What Box, you Say?

The Memories of the PAST

How much of your daily life do you think comes from your past? How does this baggage affect the person you want to be?  The neurology of the brain is biologically wired to rely on your past to deal with the present.  That may be the default.  Thankfully, it is  not our only choice. The ability for each of us to be more aware frees us from our past, when we choose to make that choice. 

The PRESENT or The NOW

This is where the rubber meets the road, so to speak.  This is the only place where you actually show up.  From here you act, you relate to the world around you, and you engage in your life. Doing that while free from your past baggage and unencumbered from future worry,  you will show up as the creative, powerful, caring human that you were born to be.  When you have full choice, you have freedom.

The WORRY About FUTURE

Worry is a prayer for what we do not want.  It is an act which reinforces our powerlessness.  Its yield always clouds the present, removes us from possibilities, and puts us in a place subject to consequence–rather than a place where we can create consequences.  Anticipation can help with planning and strategy, yet there are strong distinctions between that and worry.

 

Call it a box, call it a philosophy, call it a belief system. By any name, it defines who you are, how you act, think, and behave. It is the way you will show up in the world, the way you live your life. You will show up the same way unless you change that box, change that perspective. Most people won’t do it.  Why is that?

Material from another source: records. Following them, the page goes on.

File: config.mk
export PLATFORM = sky130hd
export DESIGN_NAME = rv_hazard_ctrl
export DESIGN_NICKNAME = d
export VERILOG_FILES = /design/src/rtl/rv_hazard_pkg.sv /design/src/rtl/rv_hazard_match.sv /design/src/rtl/rv_hazard_ctrl.sv
export SDC_FILE = /design/constraint.sdc
export NUM_CORES = 1
export LEC_CHECK = 0
export BUFFER_PORTS_ARGS = -buffer_cell sky130_fd_sc_hd__buf_2
export CORE_MARGIN = 2
export CORE_UTILIZATION = 47
export CTS_CLUSTER_SIZE = 14
export DETAILED_ROUTE_END_ITERATION = 16
export MAX_ROUTING_LAYER = met4
export PLACE_DENSITY = 0.78
export SLEW_MARGIN = 25
export SYNTH_ARGS = -nofsm -noshare
export SYNTH_HDL_FRONTEND = slang
export SYNTH_SLANG_ARGS = --single-unit
File: constraint.sdc
create_clock -name clk -period 2.7 [get_ports clk]
set_input_delay 0.135 -clock clk [delete_from_list [all_inputs] [get_ports clk]]
set_output_delay 0.135 -clock clk [all_outputs]
set_load 0.005 [all_outputs]
File: src/rtl/rv_hazard_pkg.sv
// Shared types and helpers for the RV pipeline hazard/stall controller.
package rv_hazard_pkg;

  typedef enum logic {
    IDLE  = 1'b0,
    STALL = 1'b1
  } hz_state_t;

  localparam int REG_AW_DEF = 5;

  // Bubble down-counter width; never narrower than one bit.
  function automatic int stall_cnt_w(input int load_stall);
    int w;
    w = $clog2(load_stall + 1);
    return (w < 1) ? 1 : w;
  endfunction

endpackage

File: src/rtl/rv_hazard_match.sv
// Compares every used ID-stage source index against the EX-stage destination index.
module rv_hazard_match
  import rv_hazard_pkg::*;
#(
  parameter int REG_AW    = REG_AW_DEF,
  parameter int NUM_SRC   = 2,
  parameter int IGNORE_X0 = 1
) (
  input  logic [NUM_SRC*REG_AW-1:0] rs_i,
  input  logic [NUM_SRC-1:0]        used_i,
  input  logic [REG_AW-1:0]         rd_i,
  output logic                      match_o
);

  always_comb begin
    match_o = 1'b0;
    for (int i = 0; i < NUM_SRC; i++) begin
      if (used_i[i] && (rs_i[i*REG_AW +: REG_AW] == rd_i)) begin
        match_o = 1'b1;
      end
    end
    // x0 is hardwired to zero, so a write to it can never feed a dependent read.
    if ((IGNORE_X0 != 0) && (rd_i == '0)) begin
      match_o = 1'b0;
    end
  end

endmodule

File: src/rtl/rv_hazard_ctrl.sv
// Load-use stall, branch flush and memory-busy freeze controller for the in-order RV pipeline.
module rv_hazard_ctrl
  import rv_hazard_pkg::*;
#(
  parameter int REG_AW     = REG_AW_DEF,
  parameter int NUM_SRC    = 2,
  parameter int LOAD_STALL = 1,
  parameter int IGNORE_X0  = 1,
  parameter int CNT_W      = 16
) (
  input  logic                      clk,
  input  logic                      rst_n,
  input  logic [NUM_SRC*REG_AW-1:0] ifid_rs,
  input  logic [NUM_SRC-1:0]        ifid_rs_used,
  input  logic [REG_AW-1:0]         idex_rd,
  input  logic                      idex_mem_read,
  input  logic                      branch_taken,
  input  logic                      dmem_busy,
  output logic                      pc_write,
  output logic                      ifid_write,
  output logic                      ifid_flush,
  output logic                      idex_bubble,
  output logic                      pipe_freeze,
  output logic [CNT_W-1:0]          stall_count
);

  localparam int CW = stall_cnt_w(LOAD_STALL);

  if ((NUM_SRC < 1) || (NUM_SRC > 3) || (LOAD_STALL < 1) || (LOAD_STALL > 7) ||
      (REG_AW < 1) || (CNT_W < 1) || (IGNORE_X0 < 0) || (IGNORE_X0 > 1)) begin : g_bad_param
    $error("rv_hazard_ctrl: parameter out of range");
  end

  hz_state_t        state_q, state_d;
  logic [CW-1:0]    cnt_q, cnt_d;
  logic [CNT_W-1:0] stall_count_q, stall_count_d;
  logic             match, hazard;
  logic             pc_d, ifw_d, flush_d, bubble_d, freeze_d;

  rv_hazard_match #(
    .REG_AW   (REG_AW),
    .NUM_SRC  (NUM_SRC),
    .IGNORE_X0(IGNORE_X0)
  ) u_match (
    .rs_i   (ifid_rs),
    .used_i (ifid_rs_used),
    .rd_i   (idex_rd),
    .match_o(match)
  );

  assign hazard = idex_mem_read & match;

  always_comb begin
    pc_d     = 1'b1;
    ifw_d    = 1'b1;
    flush_d  = 1'b0;
    bubble_d = 1'b0;
    freeze_d = 1'b0;
    state_d  = state_q;
    cnt_d    = cnt_q;
    if (dmem_busy) begin
      freeze_d = 1'b1;
      pc_d     = 1'b0;
      ifw_d    = 1'b0;
    end else if (branch_taken) begin
      // ID holds a wrong-path instruction, so any stall in progress is moot.
      flush_d  = 1'b1;
      bubble_d = 1'b1;
      state_d  = IDLE;
      cnt_d    = '0;
    end else if (state_q == STALL) begin
      bubble_d = 1'b1;
      pc_d     = 1'b0;
      ifw_d    = 1'b0;
      cnt_d    = cnt_q - CW'(1);
      if (cnt_q == CW'(1)) begin
        state_d = IDLE;
      end
    end else if (hazard) begin
      bubble_d = 1'b1;
      pc_d     = 1'b0;
      ifw_d    = 1'b0;
      if (LOAD_STALL > 1) begin
        state_d = STALL;
        cnt_d   = CW'(LOAD_STALL - 1);
      end
    end
  end

  always_comb begin
    stall_count_d = stall_count_q;
    if ((bubble_d || freeze_d) && (stall_count_q != '1)) begin
      stall_count_d = stall_count_q + CNT_W'(1);
    end
  end

  always_ff @(posedge clk or negedge rst_n) begin
    if (!rst_n) begin
      state_q       <= IDLE;
      cnt_q         <= '0;
      stall_count_q <= '0;
    end else begin
      state_q       <= state_d;
      cnt_q         <= cnt_d;
      stall_count_q <= stall_count_d;
    end
  end

  assign pc_write    = rst_n & pc_d;
  assign ifid_write  = rst_n & ifw_d;
  assign ifid_flush  = rst_n & flush_d;
  assign idex_bubble = rst_n & bubble_d;
  assign pipe_freeze = rst_n & freeze_d;
  assign stall_count = stall_count_q;

endmodule

==> flow_summary.json <==
{
  "status": "completed",
  "yosysSeqAreaShare": 0.4296,
  "die_h_microns": 51.23,
  "required_ns": 2.88,
  "holdWs_ns": 0.1496,
  "antenna-diode-count": 0,
  "min_path_type": "in2reg",
  "antenna_found_initial": 0,
  "num_vias": 966,
  "die_w_microns": 51.23,
  "setup_viol_count_final": 0,
  "cp.buffers_inverters": 1,
  "grt_overflow_total": 0,
  "dp.cells": 176,
  "place.gp.congestion": 0.7511,
  "cp_slowest_cell": "dfrtp_1",
  "synth-seq-cells": 18,
  "path_class": "reg2reg",
  "area.growth.synth_to_final_pct": 26.13,
  "grt_usage": 0.1899,
  "end_kind": "flop",
  "cap_violations": 0,
  "syn_avg_cell_area_sq_um": 9.799,
  "io_buffers": 42,
  "ys_warn_count": 0,
  "grt_pass1_vias": 913,
  "cts_setup_buffers": 0,
  "routed_wl_microns": 2201,
  "drt_iter0_markers": 5,
  "hpwlAfterDp_microns": 1681,
  "skew_ns": 0.004617,
  "final_cell_count_no_fill": 180,
  "final.min_clock_period_ns": 1.957,
  "syn_nets": 130,
  "hold_violations": 0,
  "initial_core_util": 0.4833,
  "max_stage_delay_ns": 0.42,
  "layout_common_cells": "buf_2, dfrtp_1, xor2_1",
  "h-tree-depth": 1,
  "path_cells": "ha_1 > nand3_1 > or2_2 > nand2b_1 > nor2_1 > buf_4 > nor2_1 > mux2_2",
  "num_io_pins": 43,
  "row_count": 17,
  "worst_pin_slew_ns": 0.4227,
  "path_common_cell": "nor2_1",
  "p_leak_nw": 0.5997,
  "grt_pass1_wl_microns": 3684,
  "synthCells": 107,
  "fin_ws_ns": 0.7426,
  "core_sq_um": 2170,
  "grt_max_degree": 21,
  "clockBufferDepth": 2,
  "cts_root_buffer": "clkbuf_4",
  "power.density_nw_per_um2": 671.9,
  "cp.arrival_ns": 2.14,
  "clock_latency_ns": 0.29,
  "rsz0062_at_grt": "no",
  "cts.sink_count": 18,
  "crit_path_max_fanout": 14,
  "fin_setup_tns_ns": 0,
  "slew_viol_final": 0,
  "vias_per_cell": 5.367,
  "mostFrequentLayoutCell": "buf_2",
  "max_freq_mhz": 510.9,
  "ir_drop_v": 0.0004129,
  "tritoncts": "done",
  "cts_made_buffers": 3,
  "drc": 0,
  "ant_nets": 0,
  "critPathLaunchType": "flop",
  "dieArea_sq_um": 2625,
  "fin_crit_sh": 0.7250,
  "drt_pass1_iterations": 4,
  "wl_per_cell_microns": 12.23,
  "finalNetCount": 177,
  "max_slew_margin": 0.7156,
  "yosys.cell_types.count": 30,
  "dp_slack_ns": 0.6260,
  "drive_gt1_frac": 0.3355,
  "syn_area_sq_um": 1049,
  "critPathTopFamily": "simple AND/OR/NAND/NOR gates",
  "path_clk_slew_ns": 0.09
}
==> sequential cells by signal, summed over array words and instances, names as in the netlist <==
register and count:
state_q 1, cnt_q 1, stall_count 16
==> repair_timing <==
action	in CTS	in global routing
endpoints found under the hold margin	18	0
gates resized for setup	0	0
hold buffers	1	0
==> stage by stage <==
stage	power [mW]	util	cell area (sq um)
after detailed placement	0.7638	0.5946	1290
after global placement	0.7485	0.5946	1290
after CTS	0.8984	0.6096	1323
final	0.8887	0.6096	1323
after floorplan	0.6143	-	1049
after global routing	0.9615	0.6096	1323
==> kinds of logic after synthesis <==
| group | share of synthesized area |
|---|---|
| and+or+nand+nor | 0.2470 |
| DFF | 0.4296 |
| muxes | 0.02148 |
| xor gates and xnor gates | 0.2005 |
| AOI/OAI and AO/OA | 0.06086 |
| buffers and inverters | 0.02863 |
| adders and majority gates | 0.01193 |
==> synthesized netlist by cell type (all sizes together) <==
library cell | number | area [sq um]
dfrtp | 18 | 450.4
xor2 | 14 | 122.6
nand2 | 11 | 41.29
xnor2 | 10 | 87.58
nor2 | 7 | 26.28
nor4 | 7 | 43.79
nand3 | 6 | 30.03
nor3 | 4 | 20.02
inv | 3 | 11.26
nand4 | 3 | 18.77
and2 | 2 | 12.51
buf | 2 | 15.01
mux2 | 2 | 22.52
nor4b | 2 | 17.52
o21ai | 2 | 10.00
a2111oi | 1 | 27.53
a21boi | 1 | 7.510
a21oi | 1 | 5.000
and3 | 1 | 6.260
and4 | 1 | 8.760
clkbuf | 1 | 3.750
ha | 1 | 12.51
nand2b | 1 | 6.260
nor2b | 1 | 6.260
nor3b | 1 | 7.510
o21a | 1 | 7.510
o22ai | 1 | 6.260
or2 | 1 | 6.260
or4 | 1 | 7.510
==> power by group <==
part | total, mW | switching [mW] | internal [mW] | leakage, nW
logic | 0.307 | 0.141 | 0.166 | 0.377
registers | 0.452 | 0.0974 | 0.355 | 0.209
clock network | 0.129 | 0.0775 | 0.0520 | 0.0138
total | 0.889 | 0.316 | 0.572 | 0.600
==> cell type report <==
| class | count | area (sq um) |
|---|---|---|
| inverter | 3 | 11.26 |
| clock buffer | 3 | 22.52 |
| timing repair buffer | 45 | 235.2 |
| tap | 28 | 35.03 |
| multi-input combinational | 83 | 568.0 |
| sequential | 18 | 450.4 |
| fill | 189 | 847.1 |
==> worst paths after layout <==
path | startpoint | end | slack, ns | cells after the start
worst min-delay path | branch_taken | cnt_q | 0.15 | 2
worst max register to register | stall_count[0] | stall_count[1] | 0.74 | 8
worst min register to register | stall_count[11] | stall_count[11] | 0.49 | 1
min in group asynchronous | rst_n | stall_count[4] | 0.29 | 2
max in group asynchronous | rst_n | stall_count[15] | 2.11 | 2
worst max-delay path | stall_count[0] | stall_count[1] | 0.74 | 8
==> layer usage <==
| layer | share of wire | GRT usage | vias to the layer above |
|---|---|---|---|
| li1 | - | - | 462 |
| met5 | 0 | - | - |
| met4 | 0.028 | 0.1053 | 0 |
| met2 | 0.47 | 0.3333 | 47 |
| met1 | 0.41 | 0.2030 | 450 |
| met3 | 0.088 | 0.03216 | 7 |
No activity file was read; power rests on OpenSTA's default activity.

Because, it’s damned difficult. It’s hard work, even if we are able to see where we need work. We simply just don’t know how, or we would have fixed it already.  Using that same brain that created our problems, we are actually misled and misdirected–by our own thinking.  Our friends,  who we may ask or seek guidance from, are oftentimes of the same or similar construct as us.  This compounds our desired escape from our box.

To hold oneself up to the light; to really look and think about what we are, and what we’ve made ourselves into, is no easy task. Not only do we not know how to do it;  the real difficulty is that a big part of ourselves resists the task. We even disallow the notion of even thinking that we need to think about it  Why fix what’s working, right? Even if it’s not working the way we’d like, it’s still working, right? 

Because there may be no calamity–no fire, no roof collapsing, no urgent surgery needed,  everything (says that part of our mind) must be just “FINE”.  The Universe begins to talk to us through light taps or whispers and it will get progressively louder as we ignore it.  Sometimes it takes a 2 by 4  whacking us to get our attention–at least it did for me (for way too long and way too often). Without guidance of some sort, this mission of digging ourselves out from a hole could be doomed from the start.  (FYI, if you do find yourself in a hole–quit digging!)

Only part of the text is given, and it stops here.